Repeat exactly the lines from the first line of the records through the line containing "inv_1 | 12 | 12 |", and nothing more.

Saved data entries:
———

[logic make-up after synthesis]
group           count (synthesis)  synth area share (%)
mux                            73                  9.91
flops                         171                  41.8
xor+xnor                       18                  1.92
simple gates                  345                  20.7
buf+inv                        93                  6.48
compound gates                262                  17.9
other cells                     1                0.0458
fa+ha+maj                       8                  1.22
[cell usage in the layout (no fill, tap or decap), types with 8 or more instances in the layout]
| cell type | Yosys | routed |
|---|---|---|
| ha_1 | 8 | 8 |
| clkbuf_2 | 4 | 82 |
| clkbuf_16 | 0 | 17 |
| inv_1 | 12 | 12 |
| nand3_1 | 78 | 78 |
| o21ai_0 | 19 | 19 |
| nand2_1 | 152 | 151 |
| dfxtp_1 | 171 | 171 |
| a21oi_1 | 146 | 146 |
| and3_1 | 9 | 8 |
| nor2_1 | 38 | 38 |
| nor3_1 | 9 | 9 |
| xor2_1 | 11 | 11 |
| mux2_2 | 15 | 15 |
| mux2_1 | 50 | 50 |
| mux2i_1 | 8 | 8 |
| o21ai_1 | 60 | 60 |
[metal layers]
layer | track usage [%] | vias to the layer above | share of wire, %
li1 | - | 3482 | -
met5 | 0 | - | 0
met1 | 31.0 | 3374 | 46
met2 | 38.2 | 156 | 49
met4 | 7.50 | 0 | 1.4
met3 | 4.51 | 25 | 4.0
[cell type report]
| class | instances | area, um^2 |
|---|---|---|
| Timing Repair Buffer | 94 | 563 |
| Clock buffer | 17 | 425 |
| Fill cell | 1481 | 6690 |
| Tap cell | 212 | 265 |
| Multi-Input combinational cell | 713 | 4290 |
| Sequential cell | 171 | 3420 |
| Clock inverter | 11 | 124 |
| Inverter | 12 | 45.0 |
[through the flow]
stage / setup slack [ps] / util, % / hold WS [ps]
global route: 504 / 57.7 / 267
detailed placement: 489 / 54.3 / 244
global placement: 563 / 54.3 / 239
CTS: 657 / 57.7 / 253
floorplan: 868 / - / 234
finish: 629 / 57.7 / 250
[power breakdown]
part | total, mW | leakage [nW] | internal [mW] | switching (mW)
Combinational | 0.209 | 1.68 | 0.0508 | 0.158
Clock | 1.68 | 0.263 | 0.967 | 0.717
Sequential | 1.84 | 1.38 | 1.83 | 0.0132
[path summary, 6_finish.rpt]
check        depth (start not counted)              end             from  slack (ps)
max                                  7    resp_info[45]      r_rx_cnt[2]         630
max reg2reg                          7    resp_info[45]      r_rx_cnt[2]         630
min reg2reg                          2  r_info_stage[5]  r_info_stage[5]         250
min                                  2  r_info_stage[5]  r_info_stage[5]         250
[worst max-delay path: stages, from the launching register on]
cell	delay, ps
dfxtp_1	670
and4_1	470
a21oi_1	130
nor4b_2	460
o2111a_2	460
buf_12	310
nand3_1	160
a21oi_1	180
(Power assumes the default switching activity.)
**src/rtl/mbist_pkg.sv**
```systemverilog
// Shared types for the March C- BIST engine: march element table and FSM state encoding.
package mbist_pkg;

    typedef enum logic [2:0] {
        M0 = 3'd0,
        M1 = 3'd1,
        M2 = 3'd2,
        M3 = 3'd3,
        M4 = 3'd4,
        M5 = 3'd5
    } elem_t;

    typedef enum logic [1:0] {
        S_IDLE  = 2'd0,
        S_RUN   = 2'd1,
        S_DRAIN = 2'd2,
        S_DONE  = 2'd3
    } state_t;

    typedef struct packed {
        logic       down;
        logic [1:0] n_ops;
        logic       has_rd;
        logic       rd_val;
        logic       wr_val;
    } elem_cfg_t;

    // March C-: a read (when present) always precedes the write at the same address.
    function automatic elem_cfg_t elem_cfg(input elem_t e);
        elem_cfg_t c;
        case (e)
            M0:      c = '{down: 1'b0, n_ops: 2'd1, has_rd: 1'b0, rd_val: 1'b0, wr_val: 1'b0};
            M1:      c = '{down: 1'b0, n_ops: 2'd2, has_rd: 1'b1, rd_val: 1'b0, wr_val: 1'b1};
            M2:      c = '{down: 1'b0, n_ops: 2'd2, has_rd: 1'b1, rd_val: 1'b1, wr_val: 1'b0};
            M3:      c = '{down: 1'b1, n_ops: 2'd2, has_rd: 1'b1, rd_val: 1'b0, wr_val: 1'b1};
            M4:      c = '{down: 1'b1, n_ops: 2'd2, has_rd: 1'b1, rd_val: 1'b1, wr_val: 1'b0};
            M5:      c = '{down: 1'b1, n_ops: 2'd1, has_rd: 1'b1, rd_val: 1'b0, wr_val: 1'b0};
            default: c = '{down: 1'b0, n_ops: 2'd0, has_rd: 1'b0, rd_val: 1'b0, wr_val: 1'b0};
        endcase
        return c;
    endfunction

endpackage

```
**src/rtl/mbist_rd_pipe.sv**
```systemverilog
// Latency-matching pipe carrying read tags (valid, expected data, address, element)
// alongside the memory read path so each returning word meets its own expectation.
module mbist_rd_pipe #(
    parameter int ADDR_W = 8,
    parameter int DATA_W = 8,
    parameter int DEPTH  = 1
) (
    input  logic              clk,
    input  logic              rst,
    input  logic              in_valid,
    input  logic [DATA_W-1:0] in_exp,
    input  logic [ADDR_W-1:0] in_addr,
    input  logic [2:0]        in_elem,
    output logic              out_valid,
    output logic [DATA_W-1:0] out_exp,
    output logic [ADDR_W-1:0] out_addr,
    output logic [2:0]        out_elem
);

    logic [DEPTH-1:0]  valid_r;
    logic [DATA_W-1:0] exp_r  [DEPTH];
    logic [ADDR_W-1:0] addr_r [DEPTH];
    logic [2:0]        elem_r [DEPTH];

    // Shift register; reset flushes every stage so an aborted test leaves no stale reads.
    always_ff @(posedge clk) begin
        if (rst) begin
            for (int i = 0; i < DEPTH; i++) begin
                valid_r[i] <= 1'b0;
                exp_r[i]   <= {DATA_W{1'b0}};
                addr_r[i]  <= {ADDR_W{1'b0}};
                elem_r[i]  <= 3'd0;
            end
        end else begin
            valid_r[0] <= in_valid;
            exp_r[0]   <= in_exp;
            addr_r[0]  <= in_addr;
            elem_r[0]  <= in_elem;
            for (int i = 1; i < DEPTH; i++) begin
                valid_r[i] <= valid_r[i-1];
                exp_r[i]   <= exp_r[i-1];
                addr_r[i]  <= addr_r[i-1];
                elem_r[i]  <= elem_r[i-1];
            end
        end
    end

    assign out_valid = valid_r[DEPTH-1];
    assign out_exp   = exp_r[DEPTH-1];
    assign out_addr  = addr_r[DEPTH-1];
    assign out_elem  = elem_r[DEPTH-1];

endmodule

```
**src/rtl/mbist_march_ctrl.sv**
```systemverilog
// March C- MBIST engine for a single-port synchronous SRAM.
// Define MBIST_FAIL_LOG_EN to build the first-fail address/element capture and fail counter.
module mbist_march_ctrl
    import mbist_pkg::*;
#(
    parameter int ADDR_W = 8,
    parameter int DATA_W = 8,
    parameter int RD_LAT = 1,
    parameter int FCNT_W = 8
) (
    input  logic              clk,
    input  logic              rst,
    input  logic              start,
    output logic              busy,
    output logic              done,
    output logic              fail,
    output logic              mem_en,
    output logic              mem_we,
    output logic [ADDR_W-1:0] mem_addr,
    output logic [DATA_W-1:0] mem_wdata,
    input  logic [DATA_W-1:0] mem_rdata,
    output logic [ADDR_W-1:0] fail_addr,
    output logic [2:0]        fail_elem,
    output logic [FCNT_W-1:0] fail_cnt
);

    state_t            state_r, state_next_s;
    elem_t             elem_r;
    logic [ADDR_W-1:0] addr_r;
    logic              op_r;
    logic [2:0]        drain_r;
    logic              done_r, fail_r;

    elem_cfg_t         cfg_s, cfg_next_s;
    logic              rd_op_s, op_last_s, at_term_s, run_end_s;
    logic              drain_end_s, start_ok_s, mismatch_s;

    logic              pipe_valid_s;
    logic [DATA_W-1:0] pipe_exp_s;
    logic [ADDR_W-1:0] pipe_addr_s;
    logic [2:0]        pipe_elem_s;

    // Decode of the current element and the position inside it.
    always_comb begin
        cfg_s       = elem_cfg(elem_r);
        cfg_next_s  = elem_cfg(elem_t'(elem_r + 3'd1));
        rd_op_s     = cfg_s.has_rd && !op_r;
        op_last_s   = (cfg_s.n_ops == 2'd1) || op_r;
        at_term_s   = cfg_s.down ? (addr_r == {ADDR_W{1'b0}}) : (addr_r == {ADDR_W{1'b1}});
        run_end_s   = op_last_s && at_term_s && (elem_r == M5);
        drain_end_s = (drain_r == 3'(RD_LAT - 1));
        start_ok_s  = start && ((state_r == S_IDLE) || (state_r == S_DONE));
        mismatch_s  = pipe_valid_s && (mem_rdata != pipe_exp_s);
    end

    // FSM state register.
    always_ff @(posedge clk) begin
        if (rst) begin
            state_r <= S_IDLE;
        end else begin
            state_r <= state_next_s;
        end
    end

    // FSM next-state logic.
    always_comb begin
        state_next_s = state_r;
        case (state_r)
            S_IDLE:  state_next_s = start       ? S_RUN   : S_IDLE;
            S_RUN:   state_next_s = run_end_s   ? S_DRAIN : S_RUN;
            S_DRAIN: state_next_s = drain_end_s ? S_DONE  : S_DRAIN;
            S_DONE:  state_next_s = start       ? S_RUN   : S_DONE;
            default: state_next_s = S_IDLE;
        endcase
    end

    // FSM outputs: one memory access per RUN cycle, nothing outside RUN.
    always_comb begin
        busy      = 1'b0;
        mem_en    = 1'b0;
        mem_we    = 1'b0;
        mem_addr  = {ADDR_W{1'b0}};
        mem_wdata = {DATA_W{1'b0}};
        case (state_r)
            S_RUN: begin
                busy      = 1'b1;
                mem_en    = 1'b1;
                mem_we    = !rd_op_s;
                mem_addr  = addr_r;
                mem_wdata = rd_op_s ? {DATA_W{1'b0}} : {DATA_W{cfg_s.wr_val}};
            end
            S_DRAIN: busy = 1'b1;
            default: busy = 1'b0;
        endcase
    end

    // Address/element sequencing, drain timer and sticky status.
    always_ff @(posedge clk) begin
        if (rst) begin
            elem_r  <= M0;
            addr_r  <= {ADDR_W{1'b0}};
            op_r    <= 1'b0;
            drain_r <= 3'd0;
            done_r  <= 1'b0;
            fail_r  <= 1'b0;
        end else if (start_ok_s) begin
            elem_r  <= M0;
            addr_r  <= {ADDR_W{1'b0}};
            op_r    <= 1'b0;
            drain_r <= 3'd0;
            done_r  <= 1'b0;
            fail_r  <= 1'b0;
        end else begin
            if (state_r == S_RUN) begin
                if (!op_last_s) begin
                    op_r <= 1'b1;
                end else begin
                    op_r <= 1'b0;
                    // Terminal address hands over directly to the next element's start address.
                    if (at_term_s) begin
                        if (elem_r != M5) begin
                            elem_r <= elem_t'(elem_r + 3'd1);
                            addr_r <= cfg_next_s.down ? {ADDR_W{1'b1}} : {ADDR_W{1'b0}};
                        end
                    end else if (cfg_s.down) begin
                        addr_r <= addr_r - ADDR_W'(1'b1);
                    end else begin
                        addr_r <= addr_r + ADDR_W'(1'b1);
                    end
                end
            end
            drain_r <= (state_r == S_DRAIN) ? drain_r + 3'd1 : 3'd0;
            if ((state_r == S_DRAIN) && drain_end_s) begin
                done_r <= 1'b1;
            end
            if (mismatch_s) begin
                fail_r <= 1'b1;
            end
        end
    end

    assign done = done_r;
    assign fail = fail_r;

    mbist_rd_pipe #(
        .ADDR_W (ADDR_W),
        .DATA_W (DATA_W),
        .DEPTH  (RD_LAT)
    ) u_rd_pipe (
        .clk       (clk),
        .rst       (rst),
        .in_valid  ((state_r == S_RUN) && rd_op_s),
        .in_exp    ({DATA_W{cfg_s.rd_val}}),
        .in_addr   (addr_r),
        .in_elem   (3'(elem_r)),
        .out_valid (pipe_valid_s),
        .out_exp   (pipe_exp_s),
        .out_addr  (pipe_addr_s),
        .out_elem  (pipe_elem_s)
    );

`ifdef MBIST_FAIL_LOG_EN
    logic [ADDR_W-1:0] fail_addr_r;
    logic [2:0]        fail_elem_r;
    logic [FCNT_W-1:0] fail_cnt_r;

    // First-fail capture keys off fail_r, which is still low on the first mismatch cycle.
    always_ff @(posedge clk) begin
        if (rst || start_ok_s) begin
            fail_addr_r <= {ADDR_W{1'b0}};
            fail_elem_r <= 3'd0;
            fail_cnt_r  <= {FCNT_W{1'b0}};
        end else if (mismatch_s) begin
            if (!fail_r) begin
                fail_addr_r <= pipe_addr_s;
                fail_elem_r <= pipe_elem_s;
            end
            if (fail_cnt_r != {FCNT_W{1'b1}}) begin
                fail_cnt_r <= fail_cnt_r + FCNT_W'(1'b1);
            end
        end
    end

    assign fail_addr = fail_addr_r;
    assign fail_elem = fail_elem_r;
    assign fail_cnt  = fail_cnt_r;
`else
    logic unused_tag_s;
    assign unused_tag_s = ^{pipe_addr_s, pipe_elem_s};

    assign fail_addr = {ADDR_W{1'b0}};
    assign fail_elem = 3'd0;
    assign fail_cnt  = {FCNT_W{1'b0}};
`endif

endmodule

```
## src/rtl/hazard_ctrl.sv

```systemverilog
// Hazard/forwarding controller for the 5-stage MIPS pipeline, plus mult/div busy tracking.
// Define HAZARD_STATS_EN to add the stall_cnt / md_stall_cnt performance counters.
module hazard_ctrl #(
  parameter int MULT_CYCLES = 5,
  parameter int DIV_CYCLES  = 10
) (
  input  logic        clk,
  input  logic        reset,
  input  logic [4:0]  d_rs,
  input  logic [4:0]  d_rt,
  input  logic [1:0]  d_rs_tuse,
  input  logic [1:0]  d_rt_tuse,
  input  logic [4:0]  d_dst,
  input  logic [1:0]  d_tnew,
  input  logic        d_link,
  input  logic [1:0]  d_md_start,
  input  logic        d_md_use,
  output logic        stall,
  output logic [2:0]  fwd_rs_d,
  output logic [2:0]  fwd_rt_d,
  output logic [2:0]  fwd_rs_e,
  output logic [2:0]  fwd_rt_e,
  output logic [2:0]  fwd_rt_m
`ifdef HAZARD_STATS_EN
  ,
  output logic [31:0] stall_cnt,
  output logic [31:0] md_stall_cnt
`endif
);

  localparam logic [2:0] mf_rd   = 3'd0;
  localparam logic [2:0] mf_pc4e = 3'd1;
  localparam logic [2:0] mf_ao   = 3'd2;
  localparam logic [2:0] mf_pc4m = 3'd3;
  localparam logic [2:0] mf_wd   = 3'd4;

  localparam int MD_MAX = (DIV_CYCLES > MULT_CYCLES) ? DIV_CYCLES : MULT_CYCLES;
  localparam int CW     = $clog2(MD_MAX + 1);

  logic [4:0]    e_dst_reg, e_rs_reg, e_rt_reg;
  logic [1:0]    e_tnew_reg;
  logic          e_link_reg;
  logic [4:0]    m_dst_reg, m_rt_reg;
  logic [1:0]    m_tnew_reg;
  logic          m_link_reg;
  // W always has tnew=0 and always forwards mf_wd, so only its destination matters.
  logic [4:0]    w_dst_reg;
  logic [CW-1:0] md_cnt_reg, md_cnt_next;

  logic [4:0] d_src  [2];
  logic [1:0] d_tuse [2];
  logic [2:0] d_sel  [2];
  logic [4:0] e_src  [2];
  logic [2:0] e_sel  [2];
  logic [1:0] op_stall;
  logic       md_stall;

  assign d_src[0]  = d_rs;
  assign d_src[1]  = d_rt;
  assign d_tuse[0] = d_rs_tuse;
  assign d_tuse[1] = d_rt_tuse;
  assign e_src[0]  = e_rs_reg;
  assign e_src[1]  = e_rt_reg;

  generate
    for (genvar gi = 0; gi < 2; gi++) begin : g_dop
      logic       hit_e, hit_m, hit_w, stl;
      logic [1:0] tnew_y;
      logic [2:0] sel;

      assign hit_e = (d_src[gi] != 5'd0) && (e_dst_reg == d_src[gi]);
      assign hit_m = (d_src[gi] != 5'd0) && (m_dst_reg == d_src[gi]);
      assign hit_w = (d_src[gi] != 5'd0) && (w_dst_reg == d_src[gi]);

      // Youngest matching stage decides both the select and the latency compared to tuse.
      always_comb begin
        sel    = mf_rd;
        tnew_y = 2'd0;
        if (hit_e) begin
          tnew_y = e_tnew_reg;
          if (e_tnew_reg == 2'd0 && e_link_reg) sel = mf_pc4e;
        end else if (hit_m) begin
          tnew_y = m_tnew_reg;
          if (m_tnew_reg == 2'd0) sel = m_link_reg ? mf_pc4m : mf_ao;
        end else if (hit_w) begin
          sel = mf_wd;
        end
        stl = (d_tuse[gi] != 2'd3) && (tnew_y > d_tuse[gi]);
      end

      assign d_sel[gi]    = sel;
      assign op_stall[gi] = stl;
    end

    for (genvar gi = 0; gi < 2; gi++) begin : g_eop
      logic       hit_m, hit_w;
      logic [2:0] sel;

      assign hit_m = (e_src[gi] != 5'd0) && (m_dst_reg == e_src[gi]);
      assign hit_w = (e_src[gi] != 5'd0) && (w_dst_reg == e_src[gi]);

      always_comb begin
        sel = mf_rd;
        if (hit_m) begin
          if (m_tnew_reg == 2'd0) sel = m_link_reg ? mf_pc4m : mf_ao;
        end else if (hit_w) begin
          sel = mf_wd;
        end
      end

      assign e_sel[gi] = sel;
    end
  endgenerate

  assign fwd_rs_d = d_sel[0];
  assign fwd_rt_d = d_sel[1];
  assign fwd_rs_e = e_sel[0];
  assign fwd_rt_e = e_sel[1];
  assign fwd_rt_m = ((m_rt_reg != 5'd0) && (w_dst_reg == m_rt_reg)) ? mf_wd : mf_rd;

  assign md_stall = (md_cnt_reg != '0) && (d_md_use || (d_md_start != 2'b00));
  assign stall    = (|op_stall) | md_stall;

  always_comb begin
    md_cnt_next = md_cnt_reg;
    if (!stall && d_md_start == 2'b01) begin
      md_cnt_next = CW'(MULT_CYCLES);
    end else if (!stall && d_md_start == 2'b10) begin
      md_cnt_next = CW'(DIV_CYCLES);
    end else if (md_cnt_reg != '0) begin
      md_cnt_next = md_cnt_reg - CW'(1);
    end
  end

  always_ff @(posedge clk) begin
    if (reset) begin
      e_dst_reg  <= 5'd0;
      e_rs_reg   <= 5'd0;
      e_rt_reg   <= 5'd0;
      e_tnew_reg <= 2'd0;
      e_link_reg <= 1'b0;
      m_dst_reg  <= 5'd0;
      m_rt_reg   <= 5'd0;
      m_tnew_reg <= 2'd0;
      m_link_reg <= 1'b0;
      w_dst_reg  <= 5'd0;
      md_cnt_reg <= '0;
    end else begin
      w_dst_reg  <= m_dst_reg;
      m_dst_reg  <= e_dst_reg;
      m_rt_reg   <= e_rt_reg;
      m_link_reg <= e_link_reg;
      m_tnew_reg <= (e_tnew_reg == 2'd0) ? 2'd0 : e_tnew_reg - 2'd1;
      if (stall) begin
        e_dst_reg  <= 5'd0;
        e_rs_reg   <= 5'd0;
        e_rt_reg   <= 5'd0;
        e_tnew_reg <= 2'd0;
        e_link_reg <= 1'b0;
      end else begin
        e_dst_reg  <= d_dst;
        e_rs_reg   <= d_rs;
        e_rt_reg   <= d_rt;
        e_tnew_reg <= d_tnew;
        e_link_reg <= d_link;
      end
      md_cnt_reg <= md_cnt_next;
    end
  end

`ifdef HAZARD_STATS_EN
  logic [31:0] stall_cnt_reg, md_stall_cnt_reg;

  always_ff @(posedge clk) begin
    if (reset) begin
      stall_cnt_reg    <= 32'd0;
      md_stall_cnt_reg <= 32'd0;
    end else begin
      if (stall)    stall_cnt_reg    <= stall_cnt_reg + 32'd1;
      if (md_stall) md_stall_cnt_reg <= md_stall_cnt_reg + 32'd1;
    end
  end

  assign stall_cnt    = stall_cnt_reg;
  assign md_stall_cnt = md_stall_cnt_reg;
`endif

endmodule

```
--- src/rtl/muller_hs_pkg.sv ---
// +----------------------------------------------------------------------------+
// | muller_hs_pkg : shared types and defaults for the 4-phase handshake TX     |
// | Revision 1.0                                                               |
// +----------------------------------------------------------------------------+
`default_nettype none

package muller_hs_pkg;

  localparam int unsigned c_WIDTH_DEF       = 4;
  localparam int unsigned c_SYNC_STAGES_DEF = 2;
  localparam int unsigned c_TIMEOUT_DEF     = 255;
  localparam int unsigned c_CNT_W           = 8;

  typedef enum logic [1:0] {
    IDLE = 2'd0,
    REQ  = 2'd1,
    REL  = 2'd2,
    ERR  = 2'd3
  } hs_state_t;

  // Watchdog counter width; it only ever needs to hold TIMEOUT-1.
  function automatic int unsigned wd_width(input int unsigned timeout);
    return (timeout < 2) ? 1 : $clog2(timeout + 1);
  endfunction

endpackage

`default_nettype wire

--- src/rtl/hs_sync.sv ---
// +----------------------------------------------------------------------------+
// | hs_sync : N-flop synchronizer for an asynchronous level, resets to 0       |
// | Revision 1.0                                                               |
// +----------------------------------------------------------------------------+
`default_nettype none

module hs_sync #(
  parameter int unsigned STAGES = 2
) (
  input  logic clock,
  input  logic reset,
  input  logic i_async,
  output logic o_sync
);

  logic [STAGES-1:0] r_sync;

  always_ff @(posedge clock or posedge reset) begin
    if (reset) begin
      r_sync <= '0;
    end else begin
      r_sync <= {r_sync[STAGES-2:0], i_async};
    end
  end

  assign o_sync = r_sync[STAGES-1];

endmodule

`default_nettype wire

--- src/rtl/muller_c_hs_tx.sv ---
// +----------------------------------------------------------------------------+
// | muller_c_hs_tx : valid/ready to 4-phase bundled-data transmitter           |
// | Revision 1.0                                                               |
// +----------------------------------------------------------------------------+
`default_nettype none

module muller_c_hs_tx
  import muller_hs_pkg::*;
#(
  parameter int unsigned WIDTH       = c_WIDTH_DEF,
  parameter int unsigned SYNC_STAGES = c_SYNC_STAGES_DEF,
  parameter int unsigned TIMEOUT     = c_TIMEOUT_DEF
) (
  input  logic               clock,
  input  logic               reset,
  input  logic               in_valid,
  output logic               in_ready,
  input  logic [WIDTH-1:0]   in_data,
  output logic               req_o,
  output logic [WIDTH-1:0]   data_o,
  input  logic               ack_i,
  input  logic               clear_i,
  output logic               busy,
  output logic               timeout_o,
  output logic [c_CNT_W-1:0] xfer_count
);

  localparam int unsigned        c_WD_W    = wd_width(TIMEOUT);
  localparam bit                 c_WD_EN   = (TIMEOUT != 0);
  localparam logic [c_WD_W-1:0]  c_WD_LAST = c_WD_W'(TIMEOUT - 1);

  hs_state_t           r_state;
  hs_state_t           w_next_state;
  logic                r_req;
  logic [WIDTH-1:0]    r_data;
  logic [c_WD_W-1:0]   r_wd;
  logic                r_timeout;
  logic [c_CNT_W-1:0]  r_count;
  logic                w_ack_s;
  logic                w_wd_hit;

  hs_sync #(
    .STAGES (SYNC_STAGES)
  ) u_ack_sync (
    .clock   (clock),
    .reset   (reset),
    .i_async (ack_i),
    .o_sync  (w_ack_s)
  );

  assign w_wd_hit = c_WD_EN && (r_wd == c_WD_LAST);

  always_comb begin
    w_next_state = r_state;
    case (r_state)
      IDLE: if (in_valid) w_next_state = REQ;
      REQ: begin
        if (w_ack_s)       w_next_state = REL;
        else if (w_wd_hit) w_next_state = ERR;
      end
      REL: begin
        if (!w_ack_s)      w_next_state = IDLE;
        else if (w_wd_hit) w_next_state = ERR;
      end
      ERR: if (clear_i && !w_ack_s) w_next_state = IDLE;
      default: w_next_state = IDLE;
    endcase
  end

  always_ff @(posedge clock or posedge reset) begin
    if (reset) begin
      r_state   <= IDLE;
      r_req     <= 1'b0;
      r_data    <= '0;
      r_wd      <= '0;
      r_timeout <= 1'b0;
      r_count   <= '0;
    end else begin
      r_state   <= w_next_state;
      // req is high for exactly the REQ phase of the return-to-zero cycle
      r_req     <= (w_next_state == REQ);
      r_timeout <= (w_next_state == ERR);
      if (r_state == IDLE && in_valid) begin
        r_data <= in_data;
      end
      if (r_state == REL && !w_ack_s) begin
        r_count <= r_count + 1'b1;
      end
      if (w_next_state != r_state) begin
        r_wd <= '0;
      end else if (r_state == REQ || r_state == REL) begin
        r_wd <= r_wd + 1'b1;
      end
    end
  end

  assign in_ready   = (r_state == IDLE) && !reset;
  assign busy       = (r_state != IDLE);
  assign req_o      = r_req;
  assign data_o     = r_data;
  assign timeout_o  = r_timeout;
  assign xfer_count = r_count;

endmodule

`default_nettype wire
--- config.mk ---
export PLATFORM = sky130hd
export DESIGN_NAME = muller_c_hs_tx
export DESIGN_NICKNAME = d
export VERILOG_FILES = /design/src/rtl/muller_hs_pkg.sv /design/src/rtl/hs_sync.sv /design/src/rtl/muller_c_hs_tx.sv
export SDC_FILE = /design/constraint.sdc
export NUM_CORES = 1
export LEC_CHECK = 0
export ABC_CLOCK_PERIOD_IN_PS = 1700
export BUFFER_PORTS_ARGS = -buffer_cell sky130_fd_sc_hd__buf_2
export CAP_MARGIN = 20
export CORE_MARGIN = 10
export CORE_UTILIZATION = 49
export CTS_CLUSTER_DIAMETER = 40
export DETAILED_ROUTE_END_ITERATION = 16
export PLACE_DENSITY = 0.8
export SYNTH_ARGS = -nofsm -noshare
export SYNTH_HDL_FRONTEND = slang
export SYNTH_SLANG_ARGS = --single-unit
export TNS_END_PERCENT = 1
--- constraint.sdc ---
create_clock -name clock -period 1.7 [get_ports clock]
set_input_delay 0.34 -clock clock [delete_from_list [all_inputs] [get_ports clock]]
set_output_delay 0.34 -clock clock [all_outputs]
set_load 0.005 [all_outputs]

———

Output:
[logic make-up after synthesis]
group           count (synthesis)  synth area share (%)
mux                            73                  9.91
flops                         171                  41.8
xor+xnor                       18                  1.92
simple gates                  345                  20.7
buf+inv                        93                  6.48
compound gates                262                  17.9
other cells                     1                0.0458
fa+ha+maj                       8                  1.22
[cell usage in the layout (no fill, tap or decap), types with 8 or more instances in the layout]
| cell type | Yosys | routed |
|---|---|---|
| ha_1 | 8 | 8 |
| clkbuf_2 | 4 | 82 |
| clkbuf_16 | 0 | 17 |
| inv_1 | 12 | 12 |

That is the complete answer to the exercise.